Sidney, Charles'ın hücresine geliyor. Darney ile yer değiştirecek. Ama durumu anlayan Darney buna itiraz ediyor. Sonra bunun üzerine Sidney, Charles'a bir darbe vurup Charles' ı bayıltıyor.
Baygın adam nasıl oluyor da hapisane kolidorlarından tek başına yanında kimse olmadan dışarı çıkabiliyor?
Hadi diyelim hapishanenin çıkış kapısına kadar Cidney, Charles'ı omuzunda taşıdı da çıkardı diyeceğim. İyi de o zaman Cidney niye kaçmadı? Tekrar geri dönüp Charlesın hücresine gitti? Kaçıp canını kurtarmak varken niye Giyotine başını verdi? Darnay ölmeye çok mu meraklıydı? Aklımda deli sorular..
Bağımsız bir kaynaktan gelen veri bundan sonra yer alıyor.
[src/rtl/mtp_timer.v]
// Multimode 16-bit timer with PWM, event counting and capture

`include "mtp_consts.vh"

module mtp_timer (
  // Clock and reset
  input wire pclk,
  input wire presetn,
  // APB slave
  input wire psel,
  input wire penable,
  input wire pwrite,
  input wire [31:0] paddr,
  input wire [31:0] pwdata,
  input wire [3:0] pstrb,
  output wire pready,
  output wire pslverr,
  output reg [31:0] prdata,
  // Core interrupt
  input wire global_irq_enable,
  output wire timer_interrupt,
  // Timer pin
  input wire timer_pin_in,
  output wire timer_pin_out,
  output wire timer_pin_oe_n
);

  localparam DIFF_WAIT = 1'b0;
  localparam DIFF_COUNT = 1'b1;

  reg [7:0] timer_control_reg;
  reg [15:0] count_register;
  reg [15:0] reload_capture_a;
  reg [15:0] reload_b;
  reg pin_level;
  reg use_b;
  reg diff_state;

  wire setup;
  wire wr_byte;
  wire mapped;
  wire pin_rise;
  wire pin_fall;
  wire [7:0] wbyte;
  wire [`MTP_ADDR_W-1:0] ofs;
  wire [1:0] mode;
  wire is_event;
  wire is_pwm;
  wire is_cap;
  wire is_diff;
  wire run_or_underflow_flag;
  wire edge_or_toggle_select;
  wire alternate_reload_enable;
  wire sel_edge;
  wire opp_edge;
  wire end_edge;
  wire tick;
  wire at_zero;
  wire underflow;
  wire [15:0] reload_value;
  wire [15:0] count_dec;
  wire [15:0] count_inc;
  reg [7:0] rd_byte;

  // Decode kept apart so wait states can be added in one place
  mtp_apb_port u_apb (
    .psel(psel),
    .penable(penable),
    .pwrite(pwrite),
    .paddr(paddr),
    .pstrb(pstrb),
    .pready(pready),
    .pslverr(pslverr),
    .setup(setup),
    .wr_byte(wr_byte),
    .mapped(mapped)
  );

  // Pin edges reach the counter three clocks after the pin moves
  mtp_pin_sync u_sync (
    .pclk(pclk),
    .presetn(presetn),
    .pin_in(timer_pin_in),
    .rise(pin_rise),
    .fall(pin_fall)
  );

  assign wbyte = pwdata[7:0];
  assign ofs = paddr[`MTP_ADDR_W-1:0];

  // Mode decode from the stored control byte only
  assign mode = timer_control_reg[`MTP_BIT_MODE_HI:`MTP_BIT_MODE_MID];
  assign is_event = (mode == `MTP_MODE_EVENT);
  assign is_pwm = (mode == `MTP_MODE_PWM);
  assign is_cap = (mode == `MTP_MODE_CAPTURE);
  assign is_diff = (mode == `MTP_MODE_DIFF);
  assign run_or_underflow_flag = timer_control_reg[`MTP_BIT_RUN];
  assign edge_or_toggle_select = timer_control_reg[`MTP_BIT_EDGE];
  assign alternate_reload_enable = timer_control_reg[`MTP_BIT_ALTRLD];

  // Edge select: zero positive, one negative
  assign sel_edge = edge_or_toggle_select ? pin_fall : pin_rise;
  assign opp_edge = edge_or_toggle_select ? pin_rise : pin_fall;
  // Pulse ends on the opposite edge, cycle on the same edge
  assign end_edge = timer_control_reg[`MTP_BIT_CAPTYPE] ?
                    sel_edge : opp_edge;

  // Counting source per mode; synchronised edges cap the rate at half clock
  assign tick = (is_pwm & run_or_underflow_flag) |
                (is_event & run_or_underflow_flag & sel_edge) |
                is_cap;
  assign at_zero = (count_register == `MTP_COUNT_ZERO);
  // Underflow only when a tick finds zero, never on reaching it
  assign underflow = tick & at_zero & ~is_diff;

  // Second source only in PWM with alternation on
  assign reload_value = (is_pwm & alternate_reload_enable & use_b) ?
                        reload_b : reload_capture_a;
  assign count_dec = count_register - `MTP_COUNT_ONE;
  assign count_inc = count_register + `MTP_COUNT_ONE;

  // A level, not a pulse: it falls when pending and, in capture modes, the run flag are cleared or either enable drops
  assign timer_interrupt = global_irq_enable &
                           timer_control_reg[`MTP_BIT_IRQEN] &
                           (timer_control_reg[`MTP_BIT_PEND] |
                            ((is_cap | is_diff) & run_or_underflow_flag));

  // Pin driven only in PWM; low enable means driving
  assign timer_pin_oe_n = ~is_pwm;
  assign timer_pin_out = pin_level;

  // Control byte, flags and counter
  always @(posedge pclk or negedge presetn)
  begin
    if (!presetn)
    begin
      timer_control_reg <= `MTP_RST_CTRL;
      count_register <= `MTP_RST_COUNT;
      reload_capture_a <= `MTP_RST_RELOAD;
      reload_b <= `MTP_RST_RELOAD;
      pin_level <= `MTP_RST_PIN;
      use_b <= 1'b0;
      diff_state <= DIFF_WAIT;
    end
    else
    begin
      // Hardware counting, software writes below override the count
      if (is_diff)
      begin
        // Counts up from the first selected edge to the closing edge
        case (diff_state)
          DIFF_WAIT:
          begin
            if (sel_edge)
            begin
              count_register <= `MTP_COUNT_ZERO;
              diff_state <= DIFF_COUNT;
            end
          end
          DIFF_COUNT:
          begin
            if (end_edge)
            begin
              reload_capture_a <= count_register;
              diff_state <= DIFF_WAIT;
            end
            else
            begin
              count_register <= count_inc;
            end
          end
          default:
          begin
            diff_state <= DIFF_WAIT;
          end
        endcase
      end
      else
      begin
        diff_state <= DIFF_WAIT;
        if (underflow)
        begin
          count_register <= reload_value;
        end
        else if (tick)
        begin
          count_register <= count_dec;
        end
        // Standard capture copies the running count, which keeps going
        if (is_cap && sel_edge)
        begin
          reload_capture_a <= count_register;
        end
      end

      // Alternation restarts on the first register whenever stopped
      if (!(is_pwm && run_or_underflow_flag))
      begin
        use_b <= 1'b0;
      end
      else if (underflow && alternate_reload_enable)
      begin
        use_b <= ~use_b;
      end

      // Software writes, one byte per register
      // A count byte written here beats the hardware step of this cycle
      if (wr_byte)
      begin
        case (ofs)
          `MTP_OFS_CTRL: timer_control_reg <= wbyte;
          `MTP_OFS_COUNT_LO: count_register[7:0] <= wbyte;
          `MTP_OFS_COUNT_HI: count_register[15:8] <= wbyte;
          `MTP_OFS_RA_LO: reload_capture_a[7:0] <= wbyte;
          `MTP_OFS_RA_HI: reload_capture_a[15:8] <= wbyte;
          `MTP_OFS_RB_LO: reload_b[7:0] <= wbyte;
          `MTP_OFS_RB_HI: reload_b[15:8] <= wbyte;
          `MTP_OFS_PIN: pin_level <= wbyte[0];
          default: pin_level <= pin_level;
        endcase
      end

      // Pin toggles on the same edge that sets pending
      if (is_pwm && underflow && edge_or_toggle_select)
      begin
        pin_level <= ~pin_level;
      end

      // Hardware sets after the write so a same-cycle clear cannot lose it
      if ((underflow && !is_cap) ||
          (is_cap && sel_edge) ||
          (is_diff && diff_state == DIFF_COUNT && end_edge))
      begin
        timer_control_reg[`MTP_BIT_PEND] <= 1'b1;
      end
      // Capture modes reuse the run bit as underflow flag, as overflow flag in diff mode
      if ((is_cap && underflow) ||
          (is_diff && diff_state == DIFF_COUNT && !end_edge &&
           count_register == `MTP_COUNT_MAX))
      begin
        timer_control_reg[`MTP_BIT_RUN] <= 1'b1;
      end
    end
  end

  // Read mux; narrow registers sit in the low byte
  // Sixteen-bit values are read live, so a running count may tear
  always @*
  begin
    rd_byte = 8'h00;
    case (ofs)
      `MTP_OFS_CTRL: rd_byte = timer_control_reg;
      `MTP_OFS_COUNT_LO: rd_byte = count_register[7:0];
      `MTP_OFS_COUNT_HI: rd_byte = count_register[15:8];
      `MTP_OFS_RA_LO: rd_byte = reload_capture_a[7:0];
      `MTP_OFS_RA_HI: rd_byte = reload_capture_a[15:8];
      `MTP_OFS_RB_LO: rd_byte = reload_b[7:0];
      `MTP_OFS_RB_HI: rd_byte = reload_b[15:8];
      `MTP_OFS_PIN: rd_byte = {7'h00, pin_level};
      default: rd_byte = 8'h00;
    endcase
  end

  // Read data captured in setup so it stands through the access phase;
  // a counter value is thus one cycle old when the transfer completes
  always @(posedge pclk or negedge presetn)
  begin
    if (!presetn)
    begin
      prdata <= 32'h00000000;
    end
    else if (setup && !pwrite)
    begin
      prdata <= mapped ? {24'h000000, rd_byte} : 32'h00000000;
    end
  end

endmodule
Bir de bana eserin nispeten tarafsız bir bakış açısıyla kaleme alınmadığı geldi. Yazarın kendisi İngiliz, Fransız bir genci idam sebbasından yine bir ingiliz kurtarıyor.
Burada üstü kapalı bir metafor var. Fransayı çıkmazdan kurtarsa kurtarsa İngiltere kurtarır gibi bir semptom algısı - imajı- verilmiş. Tabi yanılıyor da olabilirim.
Eser takriben 18 yy da yazılmış, tamam o zamanın şartlarında Fransa - Paris te- bir buhran sıkıntı var, milletçilik akımı. İyi de o zamanın İngiltere'si - Londra'sı- güllük gülistanlık mı? Tabiki değil. O da Fransız İhtilalinden payını almış. Amerikadaki kolonilerine yüklediği vergiler yüzünden, bağımsızlık mücadelesiyle uğraşmıştır, orada da kanlı hesaplaşmalar vardır. Ama yazar kendi ülkesindeki sıkıntıları geçiştirmiş, Londra'yı yaşanılabilir bir şehir olarak anlatırken, Paris'i köşeye sıkışmış dipsiz bir kuyu olarak anlatmıştır.
Netice itibariyle eserin günümüze kadar çok ses getirmesinin sebebini, - iki devlet Fransa ve İngiltere'nin arasındaki çekişmeye- bağlı kalarak yazılmış olmasına bağlıyorum.